In light of the restaurant’s Chinatown location, and that every server and customer I encountered on my visit was Asian, I originally expected the food to have an Asian flair. But Hot N Juicy is a straight-up Louisiana style seafood restaurant. The cooked seafood is available four ways: juicy Cajun; garlic butter; lemon pepper or “hot n juicy special” (a combination of the other three). And each of those seasonings is available in four levels of spiciness: mild, medium, spicy and extra spicy. The appetizer selection is small and basic. Fried shrimp, fried catfish, chicken wings and chicken nuggets are all available for $6.95 a basket, and each is accompanied by Cajun fries. For side dishes, you can have corn or potatoes for 50 cents a pop, sausage for $2.50 or $4 (depending on the size of your order), or Cajun fries for $2.50.
All of the food is served whole, and arrives at your table in a plastic bag, which makes for an extremely messy meal. But for those raised in areas where either blue crabs or crawfish are readily available, ripping them apart and devouring them is an incomparable visceral experience — and Hot N Juicy offers large rolls of paper towels at every table to help clean up.
Those who weren’t lucky enough to grow up eating this food might be a little put off at first.

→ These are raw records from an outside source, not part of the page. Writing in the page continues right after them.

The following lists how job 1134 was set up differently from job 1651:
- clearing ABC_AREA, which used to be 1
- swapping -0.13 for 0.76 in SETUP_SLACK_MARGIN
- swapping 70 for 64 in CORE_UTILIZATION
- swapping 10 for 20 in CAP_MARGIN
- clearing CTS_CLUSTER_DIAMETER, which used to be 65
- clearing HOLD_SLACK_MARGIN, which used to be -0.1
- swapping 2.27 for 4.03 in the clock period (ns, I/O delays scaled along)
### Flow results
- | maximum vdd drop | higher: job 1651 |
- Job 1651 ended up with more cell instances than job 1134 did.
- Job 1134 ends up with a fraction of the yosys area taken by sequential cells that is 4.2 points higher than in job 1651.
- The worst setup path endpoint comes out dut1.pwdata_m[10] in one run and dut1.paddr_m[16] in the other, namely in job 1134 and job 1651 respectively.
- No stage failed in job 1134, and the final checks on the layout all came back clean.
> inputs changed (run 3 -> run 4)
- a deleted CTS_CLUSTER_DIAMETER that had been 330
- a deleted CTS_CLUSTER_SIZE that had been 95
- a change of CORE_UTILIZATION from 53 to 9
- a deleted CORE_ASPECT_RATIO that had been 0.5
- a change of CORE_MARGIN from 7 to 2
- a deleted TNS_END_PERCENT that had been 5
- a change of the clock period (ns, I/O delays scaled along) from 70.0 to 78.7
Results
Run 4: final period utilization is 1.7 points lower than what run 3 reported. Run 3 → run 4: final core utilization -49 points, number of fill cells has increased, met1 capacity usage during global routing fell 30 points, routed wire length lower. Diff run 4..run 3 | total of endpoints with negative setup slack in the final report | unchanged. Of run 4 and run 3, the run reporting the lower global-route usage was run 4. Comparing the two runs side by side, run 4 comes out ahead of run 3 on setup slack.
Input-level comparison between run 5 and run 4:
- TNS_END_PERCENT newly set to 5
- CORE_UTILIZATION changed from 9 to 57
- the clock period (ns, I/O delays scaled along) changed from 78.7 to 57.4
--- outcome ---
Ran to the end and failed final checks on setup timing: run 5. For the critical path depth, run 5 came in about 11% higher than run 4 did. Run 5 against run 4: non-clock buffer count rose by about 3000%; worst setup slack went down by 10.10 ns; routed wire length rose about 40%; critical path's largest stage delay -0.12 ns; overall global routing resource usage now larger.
## conv1_layer
 module conv1_layer (
   input clk,
   input rst_n,
   input valid_in,
   input signed [7:0] data_in,
   output signed [11:0] conv_out_1, conv_out_2, conv_out_3,
   output valid_out_conv
 );
 wire signed [7:0] data_out_0, data_out_1, data_out_2, data_out_3, data_out_4,
  data_out_5, data_out_6, data_out_7, data_out_8, data_out_9,
  data_out_10, data_out_11, data_out_12, data_out_13, data_out_14,
  data_out_15, data_out_16, data_out_17, data_out_18, data_out_19,
  data_out_20, data_out_21, data_out_22, data_out_23, data_out_24;
 wire valid_out_buf;
 conv1_buf #(.WIDTH(28), .HEIGHT(28), .DATA_BITS(8)) conv1_buf(
   .clk(clk),
   .rst_n(rst_n),
   .valid_in(valid_in),
   .data_in(data_in),
   .data_out_0(data_out_0),
   .data_out_1(data_out_1),
   .data_out_2(data_out_2),
   .data_out_3(data_out_3),
   .data_out_4(data_out_4),
   .data_out_5(data_out_5),
   .data_out_6(data_out_6),
   .data_out_7(data_out_7),
   .data_out_8(data_out_8),
   .data_out_9(data_out_9),
   .data_out_10(data_out_10),
   .data_out_11(data_out_11),
   .data_out_12(data_out_12),
   .data_out_13(data_out_13),
   .data_out_14(data_out_14),
   .data_out_15(data_out_15),
   .data_out_16(data_out_16),
   .data_out_17(data_out_17),
   .data_out_18(data_out_18),
   .data_out_19(data_out_19),
   .data_out_20(data_out_20),
   .data_out_21(data_out_21),
   .data_out_22(data_out_22),
   .data_out_23(data_out_23),
   .data_out_24(data_out_24),
   .valid_out_buf(valid_out_buf)
 );
 conv1_calc conv1_calc(
   .clk(clk),
   .rst_n(rst_n),
   .valid_out_buf(valid_out_buf),
   .data_out_0(data_out_0),
   .data_out_1(data_out_1),
   .data_out_2(data_out_2),
   .data_out_3(data_out_3),
   .data_out_4(data_out_4),
   .data_out_5(data_out_5),
   .data_out_6(data_out_6),
  ...
==> flow/config.mk <==
export PLATFORM = sky130hd
export DESIGN_NAME = conv1_layer
export DESIGN_NICKNAME = conv1_layer
export VERILOG_FILES = /design/flow/design.v
export SDC_FILE = /design/flow/constraint.sdc
export NUM_CORES = 4
export LEC_CHECK = 0
export CAP_MARGIN = 20
export CORE_MARGIN = 2
export CORE_UTILIZATION = 66
export SETUP_SLACK_MARGIN = 0.82
export SLEW_MARGIN = 20
==> flow/constraint.sdc <==
create_clock -name core_clock -period 3.62 [get_ports {clk}]
set_input_delay 0.7240 -clock core_clock [delete_from_list [all_inputs] [get_ports {clk}]]
set_output_delay 0.7240 -clock core_clock [all_outputs]
set_load 0.01 [all_outputs]
run.sh (not shown) runs the stock make flow with config.mk's settings and CLKGATE_MAP_FILE=.
The starting point finished with negative setup slack left.
## build 72
Design vga_top, start of the top module:
module vga_top(
	input ClkPort,
	input BtnC,
	input BtnU,
	input BtnD,
	input BtnR,
	input BtnL,
	input MoveTick,  
	output hSync, vSync,
	output [3:0] vgaR, vgaG, vgaB,
	output An0, An1, An2, An3, An4, An5, An6, An7,
	output Ca, Cb, Cc, Cd, Ce, Cf, Cg, Dp,
	output MemOE, MemWR, RamCS, QuadSpiFlashCS
	);
	wire Reset;
	assign Reset=BtnC;
	wire bright;
	wire[9:0] hc, vc;
	wire[3:0] lives;
	wire [6:0] ssdOut;
	wire [3:0] anode;
	wire [11:0] rgb;
	display_controller dc(.clk(ClkPort), .rst(Reset), .hSync(hSync), .vSync(vSync), .bright(bright), .hCount(hc), .vCount(vc));
	game_control sc(.clk(ClkPort), .en(MoveTick), .bright(bright), .rst(BtnC), .up(BtnU), .down(BtnD),.left(BtnL),.right(BtnR),.hCount(hc), .vCount(vc), .rgb(rgb), .lives(lives));
	display_lives cnt(.clk(ClkPort), .displayNumber(lives), .anode(anode), .ssdOut(ssdOut));
	assign vgaR = rgb[11 : 8];
	assign vgaG = rgb[7  : 4];
	assign vgaB = rgb[3  : 0];
	assign {MemOE, MemWR, RamCS, QuadSpiFlashCS} = 4'b1111;
	assign {An7, An6, An5, An4, An3, An2, An1, An0} = {4'b1111, anode};
	assign {Ca, Cb, Cc, Cd, Ce, Cf, Cg} = ssdOut[6 : 0];
	assign Dp = 1'b1;  
endmodule
Size in the first run: roughly 120 flip-flops, about 41 I/O pins.
Settings: LEC_CHECK=0, ABC_AREA=1, CAP_MARGIN=20, CORE_ASPECT_RATIO=0.78, CORE_MARGIN=7, CORE_UTILIZATION=64, CTS_CLUSTER_SIZE=27, GPL_ROUTABILITY_DRIVEN=1, GPL_TIMING_DRIVEN=1, PLACE_DENSITY_LB_ADDON=0.08, SETUP_SLACK_MARGIN=-0.83, SLEW_MARGIN=20, TNS_END_PERCENT=35; clock period 11.4 ns.
run.sh (not shown) runs the stock make flow with config.mk's settings and CLKGATE_MAP_FILE=.
Both conditions hold for build 72: the flow ran to the end and the final layout passed the timing, DRC and antenna checks.
Inputs modified between build 72 and build 8:
- PLACE_DENSITY: unset -> 0.42
- SETUP_SLACK_MARGIN: -0.83 -> -1.14
- ABC_AREA: 1 -> 0
- CTS_CLUSTER_DIAMETER: unset -> 285
- PLACE_DENSITY_LB_ADDON: 0.08 -> unset
- CTS_CLUSTER_SIZE: 27 -> 100
- CORE_ASPECT_RATIO: 0.78 -> 1.2
- From build 72 to build 8 the numbers moved as follows: finished layout cell area decreased about 10%, highest clock rate -7.3%, total wire length decreased by 13000 um relative to the old numbers, final instance count without filler cells has decreased, adder-cell area share of the yosys netlist increased 2.2 points.
- Looking at tally of clock buffers in the finished layout, build 8 sits 3 below build 72.
Inputs modified between build 8 and build 6:
- changing CORE_UTILIZATION from 64 to 40
- removing SETUP_SLACK_MARGIN (formerly -1.14)
- removing ABC_AREA (formerly 0)
- removing GPL_TIMING_DRIVEN (formerly 1)
- changing CORE_MARGIN from 7 to 2
- removing CTS_CLUSTER_DIAMETER (formerly 285)
- removing CTS_CLUSTER_SIZE (formerly 100)
- removing TNS_END_PERCENT (formerly 35)
- removing GPL_ROUTABILITY_DRIVEN (formerly 1)
- changing PLACE_DENSITY from 0.42 to 0.6
- removing CORE_ASPECT_RATIO (formerly 1.2)
- changing the clock period (ns, I/O delays scaled along) from 11.4 to 12.0
==> results <==
Looking at the reports, build 8 completed the entire flow and the layout it produced met the timing, DRC and antenna checks.
Build 6 | status: complete | timing, DRC, antenna: pass
Re power dissipated in sequential cells: build 8 was higher than build 6.
Relative to build 8, total die size has increased by 18000 um^2 in build 6.
Delta(routability-driven placement congestion ratio, build 6 - build 8) < 0
Between build 8 and build 6, the difference in clock skew is negligible.
Lower combined global-route utilization of all metal layers goes to build 6 over build 8.
Tally of filler cells in the layout, build 8 and build 6, higher one = build 6.
Build 8 consumes more power than build 6.
Compared with build 8, build 6 shows a lower final cell utilization of the core.
Routed wire length: build 6 > build 8
On non-clock buffer count, the higher figure sits with build 8, not build 6.

job 6425:
vga_top again, from the RTL that the note above started with.
Settings: LEC_CHECK=0, ABC_AREA=0, CAP_MARGIN=20, CORE_ASPECT_RATIO=1.2, CORE_MARGIN=7, CORE_UTILIZATION=64, CTS_CLUSTER_DIAMETER=285, CTS_CLUSTER_SIZE=100, GPL_ROUTABILITY_DRIVEN=1, GPL_TIMING_DRIVEN=1, HOLD_SLACK_MARGIN=0.28, PLACE_DENSITY=0.61, SETUP_SLACK_MARGIN=1.83, SLEW_MARGIN=20, TNS_END_PERCENT=35; clock period 11.4 ns.
Job 6425 completed every stage of the flow, and the final layout passed the timing, DRC and antenna checks.
What job 3840 does differently from job 6425 at the input level:
- removing CTS_CLUSTER_DIAMETER (formerly 285)
- removing PLACE_DENSITY (formerly 0.61)
- changing CORE_UTILIZATION from 64 to 37
- changing SETUP_SLACK_MARGIN from 1.83 to -0.22
- setting PLACE_DENSITY_LB_ADDON to 0.08 for the first time
- changing CORE_ASPECT_RATIO from 1.2 to 0.78
- changing CTS_CLUSTER_SIZE from 100 to 27
- removing HOLD_SLACK_MARGIN (formerly 0.28)
- changing the clock period (ns, I/O delays scaled along) from 11.4 to 7.4
## What came out
Job 3840 went all the way through the flow, and no timing, DRC or antenna check failed. Final HPWL from detailed placement deteriorates in job 3840 relative to job 6425. Changes observed in job 3840 relative to job 6425: layout sequential cell count closely matched the old numbers, sum of met2 wire segment lengths after detailed routing has increased, total power increased 62%, least setup slack across all paths after layout lower, power dissipated in sequential cells shows an increase of about 44%. Against job 6425, job 3840 comes in about 15% lower on average vias per placed instance.
### job 3840 -> job 1797
- a change of ABC_AREA from 0 to 1
- a change of CORE_MARGIN from 7 to 2
- a change of CORE_ASPECT_RATIO from 0.78 to 1.02
- a change of CORE_UTILIZATION from 37 to 58
- a change of TNS_END_PERCENT from 35 to 5
- a deleted PLACE_DENSITY_LB_ADDON that had been 0.08
- a change of SETUP_SLACK_MARGIN from -0.22 to -0.83
- a change of the clock period (ns, I/O delays scaled along) from 7.4 to 7.66
[flow] job 1797 | stages: complete | final checks: fail | reason: setup timing
Met1 usage in global routing (lower): job 3840
Highest metal layer used by the detailed router: met5 -> job 3840, met4 -> job 1797
Compared with job 3840, in job 1797 worst setup margin shows a reduction of 0.17 ns, die footprint shows a reduction of about 34%, worst hold slack shows a reduction of 0.015 ns.

Starting RTL as in the previous note.
make LEC_CHECK=0 CAP_MARGIN=20 CORE_MARGIN=2 CORE_UTILIZATION=72 CTS_CLUSTER_DIAMETER=363 CTS_CLUSTER_SIZE=14 PLACE_DENSITY_LB_ADDON=0.26 SETUP_SLACK_MARGIN=1.1 SLEW_MARGIN=20 finish   # period 8.26 ns
Change:
--- a/flow/config.mk
+++ b/flow/config.mk
@@ -10,5 +10 @@
-export CORE_UTILIZATION = 72
-export CTS_CLUSTER_DIAMETER = 363
-export CTS_CLUSTER_SIZE = 14
-export PLACE_DENSITY_LB_ADDON = 0.26
-export SETUP_SLACK_MARGIN = 1.1
+export CORE_UTILIZATION = 60
==> flow/constraint.sdc (replaced) <==
create_clock -name core_clock -period 5.39 [get_ports {ClkPort}]
set_input_delay 1.0780 -clock core_clock [delete_from_list [all_inputs] [get_ports {ClkPort}]]
set_output_delay 1.0780 -clock core_clock [all_outputs]
set_load 0.01 [all_outputs]
=> The new run finished but failed the layout checks on setup timing. Wire length rose by a little under a tenth. Critical path depth rose by 8. First-iteration DRC count fell by a quarter to a third. Die area rose by about a fifth. Setup slack degrades by 1.2 ns. Final cell count rose by roughly a tenth. Register-to-register slack degrades by 1.3 ns. Combinational power rose by well over a third. Final area rose by roughly a tenth. Area after synthesis is unchanged.

Starting RTL as in the previous note.
==> flow/design.v (excerpt) <==
module vga_top(
	input ClkPort,
	input BtnC,
	input BtnU,
	input BtnD,
	input BtnR,
	input BtnL,
	input MoveTick,  
	output hSync, vSync,
	output [3:0] vgaR, vgaG, vgaB,
	output An0, An1, An2, An3, An4, An5, An6, An7,
	output Ca, Cb, Cc, Cd, Ce, Cf, Cg, Dp,
	output MemOE, MemWR, RamCS, QuadSpiFlashCS
	);
Settings: LEC_CHECK=0, ABC_AREA=1, CAP_MARGIN=0, CORE_ASPECT_RATIO=0.7, CORE_MARGIN=2, CORE_UTILIZATION=72, CTS_CLUSTER_DIAMETER=379, CTS_CLUSTER_SIZE=11, HOLD_SLACK_MARGIN=0.3, PLACE_DENSITY=0.4, SETUP_SLACK_MARGIN=0.87, SLEW_MARGIN=20, TNS_END_PERCENT=20; clock period 2.91 ns.
The first run ended with an error in 3_5_place_dp.
Change:
==> flow/config.mk (replaced) <==
export PLATFORM = sky130hd
export DESIGN_NAME = vga_top
export DESIGN_NICKNAME = vga_top
export VERILOG_FILES = /design/flow/design.v
export SDC_FILE = /design/flow/constraint.sdc
export NUM_CORES = 4
export LEC_CHECK = 0
export CAP_MARGIN = 20
export CORE_MARGIN = 2
export CORE_UTILIZATION = 40
export PLACE_DENSITY = 0.6
export SLEW_MARGIN = 20
==> flow/constraint.sdc (replaced) <==
create_clock -name core_clock -period 9.52 [get_ports {ClkPort}]
set_input_delay 1.9040 -clock core_clock [delete_from_list [all_inputs] [get_ports {ClkPort}]]
set_output_delay 1.9040 -clock core_clock [all_outputs]
set_load 0.01 [all_outputs]
Effect: The changed run finished with timing, DRC and antenna clean; die size rises by 60%; area after synthesis falls by 10%; synthesized cell count fell by 25%.
Change:
--- a/flow/config.mk
+++ b/flow/config.mk
@@ -10 +10 @@
-export CORE_UTILIZATION = 40
+export CORE_UTILIZATION = 33
==> flow/constraint.sdc (replaced) <==
create_clock -name core_clock -period 12.5 [get_ports {ClkPort}]
set_input_delay 2.5000 -clock core_clock [delete_from_list [all_inputs] [get_ports {ClkPort}]]
set_output_delay 2.5000 -clock core_clock [all_outputs]
set_load 0.01 [all_outputs]
=> The changed run produced a clean layout; utilization falls by 7.3 points; via count falls by 2.3%; worst setup slack is better by 2.4 ns; worst hold slack barely changes; wire length falls by 3.5%; cell area rises by 0.98%; sequential power falls by 28%; die size rises by 21%.
Change:
--- a/flow/config.mk
+++ b/flow/config.mk
@@ -10,2 +10,3 @@
-export CORE_UTILIZATION = 33
-export PLACE_DENSITY = 0.6
+export CORE_UTILIZATION = 72
+export CTS_CLUSTER_SIZE = 14
+export SETUP_SLACK_MARGIN = 1.1
==> flow/constraint.sdc (replaced) <==
create_clock -name core_clock -period 8.85 [get_ports {ClkPort}]
set_input_delay 1.7700 -clock core_clock [delete_from_list [all_inputs] [get_ports {ClkPort}]]
set_output_delay 1.7700 -clock core_clock [all_outputs]
set_load 0.01 [all_outputs]
Result:
- cell count shrinks by 14%
- via count grows by about 11%
- synthesized cell count is unchanged
- register-to-register slack degrades by 3.5 ns
Change:
--- a/flow/config.mk
+++ b/flow/config.mk
@@ -10,0 +11 @@
+export CTS_CLUSTER_DIAMETER = 363
@@ -11,0 +13,2 @@
+export HOLD_SLACK_MARGIN = 0.3
+export PLACE_DENSITY_LB_ADDON = 0.26
==> flow/constraint.sdc (replaced) <==
create_clock -name core_clock -period 7.75 [get_ports {ClkPort}]
set_input_delay 1.5500 -clock core_clock [delete_from_list [all_inputs] [get_ports {ClkPort}]]
set_output_delay 1.5500 -clock core_clock [all_outputs]
set_load 0.01 [all_outputs]
Outcome: Total power rises by 21%. Design area came out higher by 2.3%. Worst hold slack gains 0.0086 ns. Wire length is higher by 1.6%. Count of clock-buffer cells in the layout does not change. Sequential share of layout area fell by 0.20 points.
Power figures rest on the tool's default switching activity, not on a simulated workload.
== wip/yarrow ==
## mac_array
module mac_array #(
    parameter NUM_CHANNELS = 4,
    parameter DATA_WIDTH = 8,
    parameter ACCUM_WIDTH = 32,
    parameter OUTPUT_WIDTH = 16
)(
    input  clk,
    input  rst_n,
    input  [NUM_CHANNELS-1:0] enable,
    input  [NUM_CHANNELS-1:0] clear_acc,
    input  [DATA_WIDTH*NUM_CHANNELS-1:0] input_data,
    input  [DATA_WIDTH*NUM_CHANNELS-1:0] weight,
    output [OUTPUT_WIDTH*NUM_CHANNELS-1:0] mac_out,
    output [OUTPUT_WIDTH*NUM_CHANNELS-1:0] activated_out,
    output [NUM_CHANNELS-1:0] valid,
    output [NUM_CHANNELS-1:0] overflow
);
Settings: LEC_CHECK=0, ABC_AREA=0, CAP_MARGIN=20, CORE_MARGIN=2, CORE_UTILIZATION=72, CTS_CLUSTER_DIAMETER=101, CTS_CLUSTER_SIZE=15, HOLD_SLACK_MARGIN=0.3, PLACE_DENSITY_LB_ADDON=0.19, SETUP_SLACK_MARGIN=0.27, SLEW_MARGIN=20; clock period 1.87 ns.
run.sh (not shown) runs the stock make flow with config.mk's settings and CLKGATE_MAP_FILE=.
wip/yarrow: aborted in detailed placement (3_5_place_dp) (tool error)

But have no fear, the menu includes clear instructions on the proper way to eat crawfish — summarizing the old adage of “suck the head, pinch the tail” into four even easier steps. When it comes to crabs, you’re on your own.
My wife and I split an order of crawfish prepared juicy Cajun style, asking for them about halfway between “medium” and “spicy,” and accompanied by a small order of sausage. They were absolutely delicious, although I might opt for “mild” the next time around because the chef here clearly isn’t a wimp when it comes to what he considers spicy.
We also had a pound of blue crabs, which translated into three medium-sized females. Having grown up pulling blues out of the waters of the Jersey shore, I absolutely loved them (Hot N Juicy import theirs from Texas). If I have a single complaint about the restaurant, it’s their failure to offer traditional bay seasoning, which is really the only way any true blue crab fan would eat these babies. But the “hot n juicy special” version was spicy and good, and the rarity of finding blues here in Las Vegas means beggars can’t be choosers when it comes to seasoning.
Between blue crabs and crawfish, Hot N Juicy is offering a pair of delicacies incredibly difficult to find locally. And they’re both served up in a very friendly, laid-back atmosphere, at extremely reasonable prices. And, most important, the restaurant offers a small selection of cheap domestic beer to wash them down.